BRIEF: The expected answer is the set of lines in the data below between the line holding "a22o_1: 45 / 32" and the line holding "xor2_1: 14 / 14", inclusive, written out exactly.

:::

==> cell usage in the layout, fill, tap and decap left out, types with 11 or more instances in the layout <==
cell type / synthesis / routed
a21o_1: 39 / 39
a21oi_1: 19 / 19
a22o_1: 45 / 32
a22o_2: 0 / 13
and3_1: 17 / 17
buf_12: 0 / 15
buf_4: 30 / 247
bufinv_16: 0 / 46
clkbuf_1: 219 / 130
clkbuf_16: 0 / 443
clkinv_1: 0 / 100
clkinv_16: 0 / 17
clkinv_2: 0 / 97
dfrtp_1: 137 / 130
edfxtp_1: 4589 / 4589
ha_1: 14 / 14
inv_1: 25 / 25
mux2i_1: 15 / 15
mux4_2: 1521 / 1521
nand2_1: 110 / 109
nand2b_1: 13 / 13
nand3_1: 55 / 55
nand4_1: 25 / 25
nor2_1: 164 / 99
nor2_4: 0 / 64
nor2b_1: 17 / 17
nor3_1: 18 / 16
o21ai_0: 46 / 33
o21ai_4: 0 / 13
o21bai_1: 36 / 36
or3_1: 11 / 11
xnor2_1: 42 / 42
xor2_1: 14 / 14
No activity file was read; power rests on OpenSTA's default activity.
[config.mk]
export PLATFORM = sky130hd
export DESIGN_NAME = serial_command_frame_parser
export DESIGN_NICKNAME = d
export VERILOG_FILES = /design/src/sv/scfp_pkg.sv /design/src/sv/serial_command_frame_parser.sv /design/src/sv/scfp_step.sv /design/src/sv/scfp_skid.sv
export SDC_FILE = /design/constraint.sdc
export NUM_CORES = 1
export LEC_CHECK = 0
export ABC_AREA = 1
export BUFFER_PORTS_ARGS = -buffer_cell sky130_fd_sc_hd__clkbuf_2
export CORE_MARGIN = 3
export CORE_UTILIZATION = 63
export CTS_CLUSTER_DIAMETER = 80
export DETAILED_ROUTE_END_ITERATION = 6
export PLACE_DENSITY_LB_ADDON = 0.15
export SETUP_SLACK_MARGIN = 0.2
export SYNTH_ARGS = -nofsm -noshare
export SYNTH_HDL_FRONTEND = slang
export SYNTH_SLANG_ARGS = --single-unit
[constraint.sdc]
create_clock -name clock -period 8.3 [get_ports clock]
set_input_delay 2.49 -clock clock [delete_from_list [all_inputs] [get_ports clock]]
set_output_delay 2.49 -clock clock [all_outputs]
set_load 0.03 [all_outputs]
[src/sv/scfp_pkg.sv]
// Shared types, codes and helper functions for the serial command frame parser.
// No dependencies; every other file imports this package.
package scfp_pkg;

   localparam int DEF_COMMAND_LENGTH = 7;
   localparam int DEF_SIZE_DIGITS    = 2;
   localparam logic [7:0] DEF_MAX_DATA_LENGTH = 8'd247;

   typedef enum logic [2:0] {
      PH_CMD  = 3'd0,
      PH_FLAG = 3'd1,
      PH_SIZE = 3'd2,
      PH_SEP  = 3'd3,
      PH_DATA = 3'd4,
      PH_TERM = 3'd5
   } phase_type;

   typedef enum logic [2:0] {
      ST_BUSY    = 3'd0,
      ST_OK      = 3'd1,
      ST_TIMEOUT = 3'd2,
      ST_BADSIZE = 3'd3,
      ST_NOTERM  = 3'd4
   } status_type;

   typedef enum logic [1:0] {
      SZ_FIRST  = 2'd0,
      SZ_SIGNED = 2'd1,
      SZ_DIGITS = 2'd2,
      SZ_STOP   = 2'd3
   } size_mode_type;

   typedef enum logic {
      CMD_BYTE    = 1'b0,
      CMD_TIMEOUT = 1'b1
   } cmd_type;

   typedef struct packed {
      cmd_type    cmd;
      logic [7:0] byte_in;
   } req_type;

   typedef struct packed {
      logic [7:0] byte_out;
      logic [8:0] position;
      logic       frame_end;
      status_type status;
      logic [8:0] frame_length;
   } rsp_type;

   typedef struct packed {
      phase_type     phase;
      logic [8:0]    byte_count;
      logic [7:0]    size_value;
      size_mode_type size_mode;
   } state_type;

   // Returns the digit value in the low four bits and a valid flag on top.
   function automatic logic [4:0] hex_digit(input logic [7:0] c);
      logic [4:0] result;
      result = 5'd0;
      if (c >= "0" && c <= "9") begin
         result = {1'b1, 4'(c - "0")};
      end else if (c >= "a" && c <= "f") begin
         result = {1'b1, 4'(c - "a" + 8'd10)};
      end else if (c >= "A" && c <= "F") begin
         result = {1'b1, 4'(c - "A" + 8'd10)};
      end
      return result;
   endfunction

endpackage

[src/sv/serial_command_frame_parser.sv]
// Top level of the serial command frame parser: state register, size limit register,
// the per-beat decoder and the result buffer. Depends on scfp_pkg, scfp_step, scfp_skid.
//
//   channel | direction | handshake               | payload
//   req     | in        | req_valid / req_stall   | req_data  (req_type)
//   rsp     | out       | rsp_valid / rsp_stall   | rsp_data  (rsp_type)
//   csr     | in        | csr_write_enable        | csr_write_data (max data length)
//
// One beat is accepted per cycle while req_stall is low; its result is registered.
// The rate is set by the single decode step between the parser state and the result register.
// Reset is synchronous and returns the parser to the start of a frame with the limit at 247.
// A stalled result waits in the output register while one more beat lands in the skid
// register; req_stall rises only when the skid register is full.
module serial_command_frame_parser
   import scfp_pkg::*;
#(
   parameter int COMMAND_LENGTH = DEF_COMMAND_LENGTH,
   parameter int SIZE_DIGITS    = DEF_SIZE_DIGITS
) (
   input  logic       clock,
   input  logic       reset,
   input  logic       req_valid,
   input  req_type    req_data,
   output logic       req_stall,
   output logic       rsp_valid,
   output rsp_type    rsp_data,
   input  logic       rsp_stall,
   input  logic       csr_write_enable,
   input  logic [7:0] csr_write_data
);

   state_type  state_ff, state_in;
   logic [7:0] max_len_ff;
   rsp_type    step_rsp;
   logic       step_present;
   logic       req_accept;

   assign req_accept = req_valid && !req_stall;

   scfp_step #(
      .COMMAND_LENGTH (COMMAND_LENGTH),
      .SIZE_DIGITS    (SIZE_DIGITS)
   ) u_step (
      .state           (state_ff),
      .req             (req_data),
      .max_data_length (max_len_ff),
      .state_next      (state_in),
      .rsp             (step_rsp),
      .rsp_present     (step_present)
   );

   scfp_skid u_skid (
      .clock     (clock),
      .reset     (reset),
      .in_valid  (req_accept && step_present),
      .in_data   (step_rsp),
      .in_stall  (req_stall),
      .out_valid (rsp_valid),
      .out_data  (rsp_data),
      .out_stall (rsp_stall)
   );

   always_ff @(posedge clock) begin
      if (reset) begin
         state_ff.phase      <= PH_CMD;
         state_ff.byte_count <= 9'd0;
         state_ff.size_value <= 8'd0;
         state_ff.size_mode  <= SZ_FIRST;
         max_len_ff          <= DEF_MAX_DATA_LENGTH;
      end else begin
         if (req_accept) begin
            state_ff <= state_in;
         end
         if (csr_write_enable) begin
            max_len_ff <= csr_write_data;
         end
      end
   end

   a_end_has_status: assert property (@(posedge clock) disable iff (reset)
      rsp_valid |-> (rsp_data.frame_end == (rsp_data.status != ST_BUSY)))
      else $error("frame end flag and status disagree");

   a_length_only_ok: assert property (@(posedge clock) disable iff (reset)
      (rsp_valid && rsp_data.status != ST_OK) |-> (rsp_data.frame_length == 9'd0))
      else $error("frame length set on a result that is not ok");

   a_timeout_restarts: assert property (@(posedge clock) disable iff (reset)
      (req_accept && req_data.cmd == CMD_TIMEOUT) |=>
         (state_ff.phase == PH_CMD && state_ff.byte_count == 9'd0))
      else $error("timeout beat did not restart the parser");

   a_count_advances: assert property (@(posedge clock) disable iff (reset)
      (req_accept && !step_rsp.frame_end) |=>
         (state_ff.byte_count == $past(state_ff.byte_count) + 9'd1))
      else $error("byte position did not advance on an accepted beat");

endmodule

:::

TASK RESULT:
a22o_1: 45 / 32
a22o_2: 0 / 13
and3_1: 17 / 17
buf_12: 0 / 15
buf_4: 30 / 247
bufinv_16: 0 / 46
clkbuf_1: 219 / 130
clkbuf_16: 0 / 443
clkinv_1: 0 / 100
clkinv_16: 0 / 17
clkinv_2: 0 / 97
dfrtp_1: 137 / 130
edfxtp_1: 4589 / 4589
ha_1: 14 / 14
inv_1: 25 / 25
mux2i_1: 15 / 15
mux4_2: 1521 / 1521
nand2_1: 110 / 109
nand2b_1: 13 / 13
nand3_1: 55 / 55
nand4_1: 25 / 25
nor2_1: 164 / 99
nor2_4: 0 / 64
nor2b_1: 17 / 17
nor3_1: 18 / 16
o21ai_0: 46 / 33
o21ai_4: 0 / 13
o21bai_1: 36 / 36
or3_1: 11 / 11
xnor2_1: 42 / 42
xor2_1: 14 / 14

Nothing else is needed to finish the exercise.